Using the records below, repeat exactly the lines from the one holding "synth_nets: 342" through the one holding "worstPathRequired_ns: 2.44", both ends included, and no others.

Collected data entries
§

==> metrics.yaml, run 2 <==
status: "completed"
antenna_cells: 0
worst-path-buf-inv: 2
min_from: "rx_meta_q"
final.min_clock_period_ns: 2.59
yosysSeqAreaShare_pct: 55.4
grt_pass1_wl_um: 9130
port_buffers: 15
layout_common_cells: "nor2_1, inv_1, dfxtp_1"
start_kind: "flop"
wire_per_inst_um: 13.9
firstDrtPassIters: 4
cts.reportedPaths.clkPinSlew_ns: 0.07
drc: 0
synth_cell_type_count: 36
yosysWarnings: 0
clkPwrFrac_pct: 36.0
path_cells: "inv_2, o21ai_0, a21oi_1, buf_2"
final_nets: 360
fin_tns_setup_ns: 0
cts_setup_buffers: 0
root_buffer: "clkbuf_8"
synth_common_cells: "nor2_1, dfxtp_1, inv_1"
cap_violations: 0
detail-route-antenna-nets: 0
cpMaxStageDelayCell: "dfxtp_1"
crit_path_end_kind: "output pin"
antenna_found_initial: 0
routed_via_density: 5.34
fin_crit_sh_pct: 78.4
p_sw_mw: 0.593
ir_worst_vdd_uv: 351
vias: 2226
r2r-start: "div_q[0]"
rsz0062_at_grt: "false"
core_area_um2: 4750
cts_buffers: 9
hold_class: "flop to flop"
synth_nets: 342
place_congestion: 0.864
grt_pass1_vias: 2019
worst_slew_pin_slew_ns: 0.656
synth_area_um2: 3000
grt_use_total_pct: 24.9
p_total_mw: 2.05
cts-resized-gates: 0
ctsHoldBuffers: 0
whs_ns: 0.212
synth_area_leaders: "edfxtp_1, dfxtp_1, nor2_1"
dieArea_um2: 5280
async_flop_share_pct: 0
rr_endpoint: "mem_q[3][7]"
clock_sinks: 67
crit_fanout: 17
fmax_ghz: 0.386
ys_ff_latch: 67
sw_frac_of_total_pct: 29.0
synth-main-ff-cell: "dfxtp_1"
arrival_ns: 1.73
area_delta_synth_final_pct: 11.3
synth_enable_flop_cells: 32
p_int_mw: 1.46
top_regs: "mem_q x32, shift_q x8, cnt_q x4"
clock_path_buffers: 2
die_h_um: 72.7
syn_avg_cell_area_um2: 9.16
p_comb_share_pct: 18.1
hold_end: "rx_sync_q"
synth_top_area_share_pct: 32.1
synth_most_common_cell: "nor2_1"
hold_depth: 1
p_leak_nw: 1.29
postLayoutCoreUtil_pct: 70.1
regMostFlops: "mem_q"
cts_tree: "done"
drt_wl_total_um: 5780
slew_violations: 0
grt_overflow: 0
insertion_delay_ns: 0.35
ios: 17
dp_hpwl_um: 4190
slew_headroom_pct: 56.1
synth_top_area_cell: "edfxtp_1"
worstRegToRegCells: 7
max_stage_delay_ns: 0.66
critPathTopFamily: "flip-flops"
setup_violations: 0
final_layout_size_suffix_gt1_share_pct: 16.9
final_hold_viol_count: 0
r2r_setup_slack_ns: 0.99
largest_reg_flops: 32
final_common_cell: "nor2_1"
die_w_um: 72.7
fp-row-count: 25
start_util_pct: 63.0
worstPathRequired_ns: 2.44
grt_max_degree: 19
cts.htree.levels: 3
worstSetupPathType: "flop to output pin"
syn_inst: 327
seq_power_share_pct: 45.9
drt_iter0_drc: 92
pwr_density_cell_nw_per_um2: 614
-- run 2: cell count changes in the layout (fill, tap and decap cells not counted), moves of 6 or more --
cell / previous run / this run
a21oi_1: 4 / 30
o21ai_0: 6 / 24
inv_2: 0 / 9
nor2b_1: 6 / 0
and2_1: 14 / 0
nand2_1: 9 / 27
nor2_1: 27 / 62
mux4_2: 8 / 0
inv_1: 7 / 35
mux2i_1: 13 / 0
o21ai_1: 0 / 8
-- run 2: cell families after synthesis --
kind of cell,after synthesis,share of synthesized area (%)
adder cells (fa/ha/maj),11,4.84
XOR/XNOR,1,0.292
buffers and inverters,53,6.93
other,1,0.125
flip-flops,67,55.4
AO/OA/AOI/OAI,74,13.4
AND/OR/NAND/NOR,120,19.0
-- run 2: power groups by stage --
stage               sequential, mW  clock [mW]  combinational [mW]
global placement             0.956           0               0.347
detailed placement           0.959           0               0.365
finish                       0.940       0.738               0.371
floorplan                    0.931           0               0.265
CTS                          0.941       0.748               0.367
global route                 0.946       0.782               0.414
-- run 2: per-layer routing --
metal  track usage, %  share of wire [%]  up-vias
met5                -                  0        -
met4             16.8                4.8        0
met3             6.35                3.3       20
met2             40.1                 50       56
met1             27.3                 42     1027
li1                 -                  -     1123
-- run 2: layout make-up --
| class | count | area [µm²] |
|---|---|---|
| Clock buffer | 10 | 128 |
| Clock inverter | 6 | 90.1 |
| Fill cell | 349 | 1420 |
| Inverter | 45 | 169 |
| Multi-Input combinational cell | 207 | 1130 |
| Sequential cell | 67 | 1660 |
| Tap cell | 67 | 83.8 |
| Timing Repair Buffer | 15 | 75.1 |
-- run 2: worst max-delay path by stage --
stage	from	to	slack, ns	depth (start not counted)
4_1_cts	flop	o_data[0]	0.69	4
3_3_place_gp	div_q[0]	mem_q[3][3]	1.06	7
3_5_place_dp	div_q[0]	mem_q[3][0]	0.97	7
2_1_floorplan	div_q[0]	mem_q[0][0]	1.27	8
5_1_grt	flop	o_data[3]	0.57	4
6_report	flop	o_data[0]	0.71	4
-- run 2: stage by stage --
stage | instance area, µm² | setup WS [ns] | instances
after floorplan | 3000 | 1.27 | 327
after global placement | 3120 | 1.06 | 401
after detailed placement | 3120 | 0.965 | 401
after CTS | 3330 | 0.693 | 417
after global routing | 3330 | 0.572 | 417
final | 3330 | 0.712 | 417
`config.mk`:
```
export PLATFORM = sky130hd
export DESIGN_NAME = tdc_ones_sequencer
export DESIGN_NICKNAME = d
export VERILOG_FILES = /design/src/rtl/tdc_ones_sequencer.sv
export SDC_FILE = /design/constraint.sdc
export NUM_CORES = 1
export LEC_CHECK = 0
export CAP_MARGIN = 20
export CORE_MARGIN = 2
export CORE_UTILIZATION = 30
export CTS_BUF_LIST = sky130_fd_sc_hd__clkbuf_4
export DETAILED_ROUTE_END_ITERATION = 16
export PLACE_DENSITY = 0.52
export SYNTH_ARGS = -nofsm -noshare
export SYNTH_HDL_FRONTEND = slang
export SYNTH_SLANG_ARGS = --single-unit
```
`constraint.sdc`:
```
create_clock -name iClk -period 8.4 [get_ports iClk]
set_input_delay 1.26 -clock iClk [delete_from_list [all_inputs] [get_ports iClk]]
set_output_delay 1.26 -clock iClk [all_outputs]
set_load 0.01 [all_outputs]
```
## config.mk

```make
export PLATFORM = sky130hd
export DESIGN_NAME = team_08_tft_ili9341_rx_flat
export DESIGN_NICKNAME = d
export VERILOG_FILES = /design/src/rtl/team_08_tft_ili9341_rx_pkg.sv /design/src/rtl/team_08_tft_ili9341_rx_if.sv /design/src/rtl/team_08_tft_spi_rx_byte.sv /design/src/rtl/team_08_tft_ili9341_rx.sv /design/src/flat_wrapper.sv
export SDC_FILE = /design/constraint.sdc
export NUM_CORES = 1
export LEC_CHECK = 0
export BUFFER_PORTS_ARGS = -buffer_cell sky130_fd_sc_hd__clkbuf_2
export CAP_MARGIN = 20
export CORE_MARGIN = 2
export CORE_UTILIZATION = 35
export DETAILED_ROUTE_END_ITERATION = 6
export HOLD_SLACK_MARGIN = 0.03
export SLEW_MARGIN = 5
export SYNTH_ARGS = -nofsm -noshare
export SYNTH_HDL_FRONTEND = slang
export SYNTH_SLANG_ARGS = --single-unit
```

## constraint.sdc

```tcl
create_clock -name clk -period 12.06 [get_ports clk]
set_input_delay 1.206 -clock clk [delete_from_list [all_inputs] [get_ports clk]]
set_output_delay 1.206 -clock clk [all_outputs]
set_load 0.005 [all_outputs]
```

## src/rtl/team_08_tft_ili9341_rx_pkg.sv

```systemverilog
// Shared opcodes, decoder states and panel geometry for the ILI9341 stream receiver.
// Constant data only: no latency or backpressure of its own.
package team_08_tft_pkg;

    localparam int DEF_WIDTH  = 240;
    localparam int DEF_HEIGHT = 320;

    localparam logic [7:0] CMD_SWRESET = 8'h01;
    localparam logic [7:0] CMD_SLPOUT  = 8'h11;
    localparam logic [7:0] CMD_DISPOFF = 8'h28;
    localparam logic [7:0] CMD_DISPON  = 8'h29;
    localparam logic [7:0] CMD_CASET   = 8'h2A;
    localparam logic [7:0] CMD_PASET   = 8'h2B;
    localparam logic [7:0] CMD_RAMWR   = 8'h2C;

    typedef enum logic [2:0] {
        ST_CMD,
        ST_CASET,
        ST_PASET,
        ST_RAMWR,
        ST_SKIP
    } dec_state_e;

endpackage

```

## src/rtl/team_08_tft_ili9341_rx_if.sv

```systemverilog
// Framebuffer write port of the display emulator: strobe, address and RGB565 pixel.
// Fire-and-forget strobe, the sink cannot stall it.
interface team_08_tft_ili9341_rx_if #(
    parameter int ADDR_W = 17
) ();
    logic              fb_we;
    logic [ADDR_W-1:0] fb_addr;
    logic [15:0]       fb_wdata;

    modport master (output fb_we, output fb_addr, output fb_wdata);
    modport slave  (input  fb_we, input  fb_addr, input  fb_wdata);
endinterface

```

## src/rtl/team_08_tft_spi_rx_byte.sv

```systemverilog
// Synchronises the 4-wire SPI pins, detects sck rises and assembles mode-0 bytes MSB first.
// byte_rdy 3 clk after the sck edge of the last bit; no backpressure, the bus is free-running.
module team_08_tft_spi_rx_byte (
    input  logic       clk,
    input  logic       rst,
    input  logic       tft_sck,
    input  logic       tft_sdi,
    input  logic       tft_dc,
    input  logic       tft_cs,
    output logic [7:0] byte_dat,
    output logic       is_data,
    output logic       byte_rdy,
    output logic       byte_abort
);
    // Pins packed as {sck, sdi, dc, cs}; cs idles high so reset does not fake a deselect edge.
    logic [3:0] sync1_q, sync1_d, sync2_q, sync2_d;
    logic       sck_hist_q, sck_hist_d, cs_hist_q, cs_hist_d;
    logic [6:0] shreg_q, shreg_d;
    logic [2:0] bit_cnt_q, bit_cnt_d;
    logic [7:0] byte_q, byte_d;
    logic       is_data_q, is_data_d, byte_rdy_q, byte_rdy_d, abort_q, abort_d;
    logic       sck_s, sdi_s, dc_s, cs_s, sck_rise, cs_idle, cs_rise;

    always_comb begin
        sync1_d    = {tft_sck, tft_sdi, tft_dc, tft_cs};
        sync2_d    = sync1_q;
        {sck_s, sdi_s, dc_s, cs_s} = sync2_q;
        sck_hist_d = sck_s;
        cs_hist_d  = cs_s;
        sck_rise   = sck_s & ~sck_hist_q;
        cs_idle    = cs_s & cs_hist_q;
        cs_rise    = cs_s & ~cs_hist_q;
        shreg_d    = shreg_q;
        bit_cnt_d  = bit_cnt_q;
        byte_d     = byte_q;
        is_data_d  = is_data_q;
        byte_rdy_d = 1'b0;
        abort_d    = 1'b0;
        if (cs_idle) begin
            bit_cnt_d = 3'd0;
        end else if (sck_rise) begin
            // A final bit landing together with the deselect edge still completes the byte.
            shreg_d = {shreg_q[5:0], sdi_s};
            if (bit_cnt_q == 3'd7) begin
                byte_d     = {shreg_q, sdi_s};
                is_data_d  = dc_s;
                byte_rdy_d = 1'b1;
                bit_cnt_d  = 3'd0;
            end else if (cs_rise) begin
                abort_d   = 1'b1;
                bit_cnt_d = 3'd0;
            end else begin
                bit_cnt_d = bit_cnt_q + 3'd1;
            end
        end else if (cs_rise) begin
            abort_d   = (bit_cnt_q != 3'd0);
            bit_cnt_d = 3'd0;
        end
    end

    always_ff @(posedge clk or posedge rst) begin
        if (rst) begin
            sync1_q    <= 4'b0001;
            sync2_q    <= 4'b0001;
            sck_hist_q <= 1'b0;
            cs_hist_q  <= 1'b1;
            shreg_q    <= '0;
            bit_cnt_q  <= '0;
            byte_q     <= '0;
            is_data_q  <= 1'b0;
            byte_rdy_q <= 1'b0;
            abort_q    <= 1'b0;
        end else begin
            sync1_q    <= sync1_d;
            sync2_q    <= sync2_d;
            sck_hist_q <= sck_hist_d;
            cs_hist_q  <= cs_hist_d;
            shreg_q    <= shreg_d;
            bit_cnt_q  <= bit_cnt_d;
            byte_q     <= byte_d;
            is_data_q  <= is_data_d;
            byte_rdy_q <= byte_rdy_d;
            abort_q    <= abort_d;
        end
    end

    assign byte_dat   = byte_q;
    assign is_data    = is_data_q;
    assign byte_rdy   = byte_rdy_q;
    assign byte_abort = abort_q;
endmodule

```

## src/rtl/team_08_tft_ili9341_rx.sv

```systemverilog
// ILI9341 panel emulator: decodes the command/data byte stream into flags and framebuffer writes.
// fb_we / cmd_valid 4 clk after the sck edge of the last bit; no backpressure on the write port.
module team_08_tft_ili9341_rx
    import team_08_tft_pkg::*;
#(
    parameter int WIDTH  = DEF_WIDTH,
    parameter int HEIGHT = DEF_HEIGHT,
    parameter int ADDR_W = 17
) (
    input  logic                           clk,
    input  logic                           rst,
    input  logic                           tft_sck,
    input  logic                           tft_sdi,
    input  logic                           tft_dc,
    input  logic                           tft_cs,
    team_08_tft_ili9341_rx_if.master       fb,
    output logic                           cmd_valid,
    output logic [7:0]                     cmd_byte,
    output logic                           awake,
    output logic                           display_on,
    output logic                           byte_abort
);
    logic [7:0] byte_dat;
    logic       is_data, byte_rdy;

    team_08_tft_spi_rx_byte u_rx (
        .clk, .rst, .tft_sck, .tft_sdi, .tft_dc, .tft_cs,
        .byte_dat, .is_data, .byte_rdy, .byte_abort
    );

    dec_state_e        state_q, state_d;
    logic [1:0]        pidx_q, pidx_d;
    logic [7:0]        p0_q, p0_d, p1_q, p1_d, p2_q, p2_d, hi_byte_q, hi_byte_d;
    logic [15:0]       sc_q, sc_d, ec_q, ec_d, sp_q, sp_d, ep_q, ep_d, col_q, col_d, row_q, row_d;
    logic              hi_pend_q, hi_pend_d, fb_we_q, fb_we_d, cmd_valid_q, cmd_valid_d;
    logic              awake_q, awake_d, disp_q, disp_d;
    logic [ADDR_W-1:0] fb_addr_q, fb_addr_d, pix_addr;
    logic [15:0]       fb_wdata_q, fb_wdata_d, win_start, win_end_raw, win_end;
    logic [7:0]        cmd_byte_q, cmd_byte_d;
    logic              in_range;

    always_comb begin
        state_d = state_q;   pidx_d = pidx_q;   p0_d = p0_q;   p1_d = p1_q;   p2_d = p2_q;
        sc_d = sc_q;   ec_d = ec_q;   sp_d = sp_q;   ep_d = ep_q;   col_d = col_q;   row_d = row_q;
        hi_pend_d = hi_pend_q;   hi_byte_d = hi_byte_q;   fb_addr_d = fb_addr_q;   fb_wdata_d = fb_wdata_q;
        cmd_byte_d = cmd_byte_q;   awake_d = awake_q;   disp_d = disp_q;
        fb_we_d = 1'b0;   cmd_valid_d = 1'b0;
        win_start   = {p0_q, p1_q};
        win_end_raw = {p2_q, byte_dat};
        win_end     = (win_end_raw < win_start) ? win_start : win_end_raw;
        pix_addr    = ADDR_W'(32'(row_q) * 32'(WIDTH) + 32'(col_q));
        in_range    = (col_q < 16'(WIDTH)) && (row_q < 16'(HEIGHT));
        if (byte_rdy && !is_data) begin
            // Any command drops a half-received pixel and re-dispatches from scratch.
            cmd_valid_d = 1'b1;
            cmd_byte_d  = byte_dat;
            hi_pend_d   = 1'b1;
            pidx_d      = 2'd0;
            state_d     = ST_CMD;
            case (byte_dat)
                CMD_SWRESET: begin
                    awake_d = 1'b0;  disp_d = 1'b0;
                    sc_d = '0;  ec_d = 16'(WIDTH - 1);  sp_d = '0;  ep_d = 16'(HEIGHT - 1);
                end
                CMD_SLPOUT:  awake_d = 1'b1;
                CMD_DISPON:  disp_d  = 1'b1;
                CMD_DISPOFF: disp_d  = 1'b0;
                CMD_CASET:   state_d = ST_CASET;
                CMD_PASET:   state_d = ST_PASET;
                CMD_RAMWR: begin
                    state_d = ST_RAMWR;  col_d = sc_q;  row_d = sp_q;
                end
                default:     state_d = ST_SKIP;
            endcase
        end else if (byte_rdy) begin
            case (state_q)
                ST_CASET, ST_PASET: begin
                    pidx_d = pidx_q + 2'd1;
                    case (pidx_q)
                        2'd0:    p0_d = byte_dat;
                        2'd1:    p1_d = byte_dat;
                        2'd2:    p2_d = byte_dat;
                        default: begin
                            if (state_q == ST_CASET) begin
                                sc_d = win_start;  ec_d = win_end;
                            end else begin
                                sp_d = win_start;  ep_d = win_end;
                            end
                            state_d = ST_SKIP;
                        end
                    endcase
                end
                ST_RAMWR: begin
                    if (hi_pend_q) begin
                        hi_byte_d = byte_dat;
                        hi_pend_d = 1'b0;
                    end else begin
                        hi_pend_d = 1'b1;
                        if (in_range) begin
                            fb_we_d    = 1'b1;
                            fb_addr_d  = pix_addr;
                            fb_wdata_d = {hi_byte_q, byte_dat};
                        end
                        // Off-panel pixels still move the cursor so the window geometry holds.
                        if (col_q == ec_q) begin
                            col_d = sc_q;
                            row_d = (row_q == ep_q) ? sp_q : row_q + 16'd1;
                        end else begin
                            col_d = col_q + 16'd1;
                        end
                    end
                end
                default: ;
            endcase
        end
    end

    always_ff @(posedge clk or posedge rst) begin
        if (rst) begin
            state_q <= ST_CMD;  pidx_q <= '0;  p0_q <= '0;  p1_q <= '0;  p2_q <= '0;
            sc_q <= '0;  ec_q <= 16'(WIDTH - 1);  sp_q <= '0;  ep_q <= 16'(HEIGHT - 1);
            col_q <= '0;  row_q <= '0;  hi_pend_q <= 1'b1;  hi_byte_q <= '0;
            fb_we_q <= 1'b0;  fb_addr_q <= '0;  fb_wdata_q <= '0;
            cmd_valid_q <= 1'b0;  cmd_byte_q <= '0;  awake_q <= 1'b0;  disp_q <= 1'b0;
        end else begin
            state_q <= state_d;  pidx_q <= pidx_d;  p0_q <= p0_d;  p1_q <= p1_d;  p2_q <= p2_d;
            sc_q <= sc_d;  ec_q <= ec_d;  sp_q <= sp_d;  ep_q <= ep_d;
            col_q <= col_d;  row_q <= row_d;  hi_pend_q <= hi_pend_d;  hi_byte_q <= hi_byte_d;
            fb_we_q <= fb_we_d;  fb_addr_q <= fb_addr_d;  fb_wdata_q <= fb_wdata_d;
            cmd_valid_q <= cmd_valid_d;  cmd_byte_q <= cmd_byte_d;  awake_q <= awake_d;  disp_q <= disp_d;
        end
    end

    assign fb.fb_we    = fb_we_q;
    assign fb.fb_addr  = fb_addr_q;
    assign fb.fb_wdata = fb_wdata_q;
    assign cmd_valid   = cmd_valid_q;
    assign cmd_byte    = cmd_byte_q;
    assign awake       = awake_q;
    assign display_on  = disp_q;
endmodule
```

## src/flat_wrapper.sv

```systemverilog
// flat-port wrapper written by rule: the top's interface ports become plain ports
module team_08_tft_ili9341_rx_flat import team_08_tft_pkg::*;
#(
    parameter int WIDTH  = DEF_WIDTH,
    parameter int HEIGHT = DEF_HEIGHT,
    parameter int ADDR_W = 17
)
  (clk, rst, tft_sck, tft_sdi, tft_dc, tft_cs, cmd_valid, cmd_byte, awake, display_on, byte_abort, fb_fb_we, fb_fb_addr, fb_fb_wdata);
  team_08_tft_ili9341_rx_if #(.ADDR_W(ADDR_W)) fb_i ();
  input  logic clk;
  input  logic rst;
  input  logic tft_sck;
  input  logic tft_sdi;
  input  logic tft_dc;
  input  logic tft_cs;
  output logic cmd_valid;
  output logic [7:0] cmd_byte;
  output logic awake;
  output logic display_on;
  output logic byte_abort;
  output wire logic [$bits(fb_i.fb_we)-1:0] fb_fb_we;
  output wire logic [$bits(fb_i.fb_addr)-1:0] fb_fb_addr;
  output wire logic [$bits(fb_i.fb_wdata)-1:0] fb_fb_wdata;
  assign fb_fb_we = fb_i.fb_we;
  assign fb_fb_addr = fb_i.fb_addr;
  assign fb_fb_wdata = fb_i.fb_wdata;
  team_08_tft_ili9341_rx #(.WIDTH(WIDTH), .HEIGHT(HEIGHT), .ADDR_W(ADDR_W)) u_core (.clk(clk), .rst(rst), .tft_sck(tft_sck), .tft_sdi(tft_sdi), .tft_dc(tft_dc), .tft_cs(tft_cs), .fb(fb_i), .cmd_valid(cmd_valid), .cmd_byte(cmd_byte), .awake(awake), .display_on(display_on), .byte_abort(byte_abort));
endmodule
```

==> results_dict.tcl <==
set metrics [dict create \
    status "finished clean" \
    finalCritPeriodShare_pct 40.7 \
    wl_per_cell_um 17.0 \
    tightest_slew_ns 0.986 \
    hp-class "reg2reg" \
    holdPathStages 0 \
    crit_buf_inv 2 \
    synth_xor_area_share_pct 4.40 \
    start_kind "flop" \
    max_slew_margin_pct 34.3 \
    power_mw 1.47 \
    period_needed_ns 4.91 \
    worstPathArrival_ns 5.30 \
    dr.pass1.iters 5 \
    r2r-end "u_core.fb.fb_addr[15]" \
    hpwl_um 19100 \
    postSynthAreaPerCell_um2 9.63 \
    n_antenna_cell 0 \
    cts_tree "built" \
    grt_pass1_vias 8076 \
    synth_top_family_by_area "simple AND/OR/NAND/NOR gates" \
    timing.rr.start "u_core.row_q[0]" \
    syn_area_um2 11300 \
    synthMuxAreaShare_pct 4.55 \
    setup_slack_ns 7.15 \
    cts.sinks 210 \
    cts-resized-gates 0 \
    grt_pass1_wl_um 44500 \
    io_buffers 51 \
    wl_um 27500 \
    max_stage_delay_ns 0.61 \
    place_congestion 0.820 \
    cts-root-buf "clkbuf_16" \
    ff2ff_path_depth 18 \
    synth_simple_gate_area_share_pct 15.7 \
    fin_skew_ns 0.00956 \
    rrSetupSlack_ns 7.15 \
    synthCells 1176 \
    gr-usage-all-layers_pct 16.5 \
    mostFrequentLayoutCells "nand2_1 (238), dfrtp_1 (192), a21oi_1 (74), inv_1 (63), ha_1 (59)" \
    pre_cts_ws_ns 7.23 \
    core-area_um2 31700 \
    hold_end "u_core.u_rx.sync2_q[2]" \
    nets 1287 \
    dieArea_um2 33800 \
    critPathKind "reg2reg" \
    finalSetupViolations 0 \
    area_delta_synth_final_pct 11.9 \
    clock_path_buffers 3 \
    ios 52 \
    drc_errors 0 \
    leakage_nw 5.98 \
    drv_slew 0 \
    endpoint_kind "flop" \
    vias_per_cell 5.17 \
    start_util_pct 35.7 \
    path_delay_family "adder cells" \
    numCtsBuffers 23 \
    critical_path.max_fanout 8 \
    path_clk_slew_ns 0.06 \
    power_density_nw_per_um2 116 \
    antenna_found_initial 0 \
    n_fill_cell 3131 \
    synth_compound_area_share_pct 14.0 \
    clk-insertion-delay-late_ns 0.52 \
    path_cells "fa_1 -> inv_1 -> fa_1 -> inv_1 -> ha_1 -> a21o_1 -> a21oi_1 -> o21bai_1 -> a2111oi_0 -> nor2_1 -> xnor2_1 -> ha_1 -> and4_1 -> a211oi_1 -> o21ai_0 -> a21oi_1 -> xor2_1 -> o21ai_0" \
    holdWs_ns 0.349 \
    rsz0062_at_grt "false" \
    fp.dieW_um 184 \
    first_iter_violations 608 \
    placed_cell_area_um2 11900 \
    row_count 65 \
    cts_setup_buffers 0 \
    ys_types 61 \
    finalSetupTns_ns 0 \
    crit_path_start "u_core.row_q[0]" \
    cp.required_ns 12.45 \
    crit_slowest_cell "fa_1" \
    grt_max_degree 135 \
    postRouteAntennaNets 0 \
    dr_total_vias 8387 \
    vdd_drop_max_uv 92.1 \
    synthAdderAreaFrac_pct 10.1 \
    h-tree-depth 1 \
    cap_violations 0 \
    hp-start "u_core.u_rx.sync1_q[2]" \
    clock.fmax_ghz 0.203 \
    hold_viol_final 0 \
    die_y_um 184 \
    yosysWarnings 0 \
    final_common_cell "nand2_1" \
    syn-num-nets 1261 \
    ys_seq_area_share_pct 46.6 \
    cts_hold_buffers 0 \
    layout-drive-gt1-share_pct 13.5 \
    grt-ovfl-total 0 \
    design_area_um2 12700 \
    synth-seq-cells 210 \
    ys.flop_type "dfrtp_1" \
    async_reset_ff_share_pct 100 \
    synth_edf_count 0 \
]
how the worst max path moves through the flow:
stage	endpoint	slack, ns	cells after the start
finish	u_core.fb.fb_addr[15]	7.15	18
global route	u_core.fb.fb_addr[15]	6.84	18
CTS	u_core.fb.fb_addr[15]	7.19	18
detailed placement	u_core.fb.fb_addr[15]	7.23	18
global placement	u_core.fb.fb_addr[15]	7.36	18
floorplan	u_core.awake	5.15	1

§

▶ _WRITTEN RESPONSE_:
synth_nets: 342
place_congestion: 0.864
grt_pass1_vias: 2019
worst_slew_pin_slew_ns: 0.656
synth_area_um2: 3000
grt_use_total_pct: 24.9
p_total_mw: 2.05
cts-resized-gates: 0
ctsHoldBuffers: 0
whs_ns: 0.212
synth_area_leaders: "edfxtp_1, dfxtp_1, nor2_1"
dieArea_um2: 5280
async_flop_share_pct: 0
rr_endpoint: "mem_q[3][7]"
clock_sinks: 67
crit_fanout: 17
fmax_ghz: 0.386
ys_ff_latch: 67
sw_frac_of_total_pct: 29.0
synth-main-ff-cell: "dfxtp_1"
arrival_ns: 1.73
area_delta_synth_final_pct: 11.3
synth_enable_flop_cells: 32
p_int_mw: 1.46
top_regs: "mem_q x32, shift_q x8, cnt_q x4"
clock_path_buffers: 2
die_h_um: 72.7
syn_avg_cell_area_um2: 9.16
p_comb_share_pct: 18.1
hold_end: "rx_sync_q"
synth_top_area_share_pct: 32.1
synth_most_common_cell: "nor2_1"
hold_depth: 1
p_leak_nw: 1.29
postLayoutCoreUtil_pct: 70.1
regMostFlops: "mem_q"
cts_tree: "done"
drt_wl_total_um: 5780
slew_violations: 0
grt_overflow: 0
insertion_delay_ns: 0.35
ios: 17
dp_hpwl_um: 4190
slew_headroom_pct: 56.1
synth_top_area_cell: "edfxtp_1"
worstRegToRegCells: 7
max_stage_delay_ns: 0.66
critPathTopFamily: "flip-flops"
setup_violations: 0
final_layout_size_suffix_gt1_share_pct: 16.9
final_hold_viol_count: 0
r2r_setup_slack_ns: 0.99
largest_reg_flops: 32
final_common_cell: "nor2_1"
die_w_um: 72.7
fp-row-count: 25
start_util_pct: 63.0
worstPathRequired_ns: 2.44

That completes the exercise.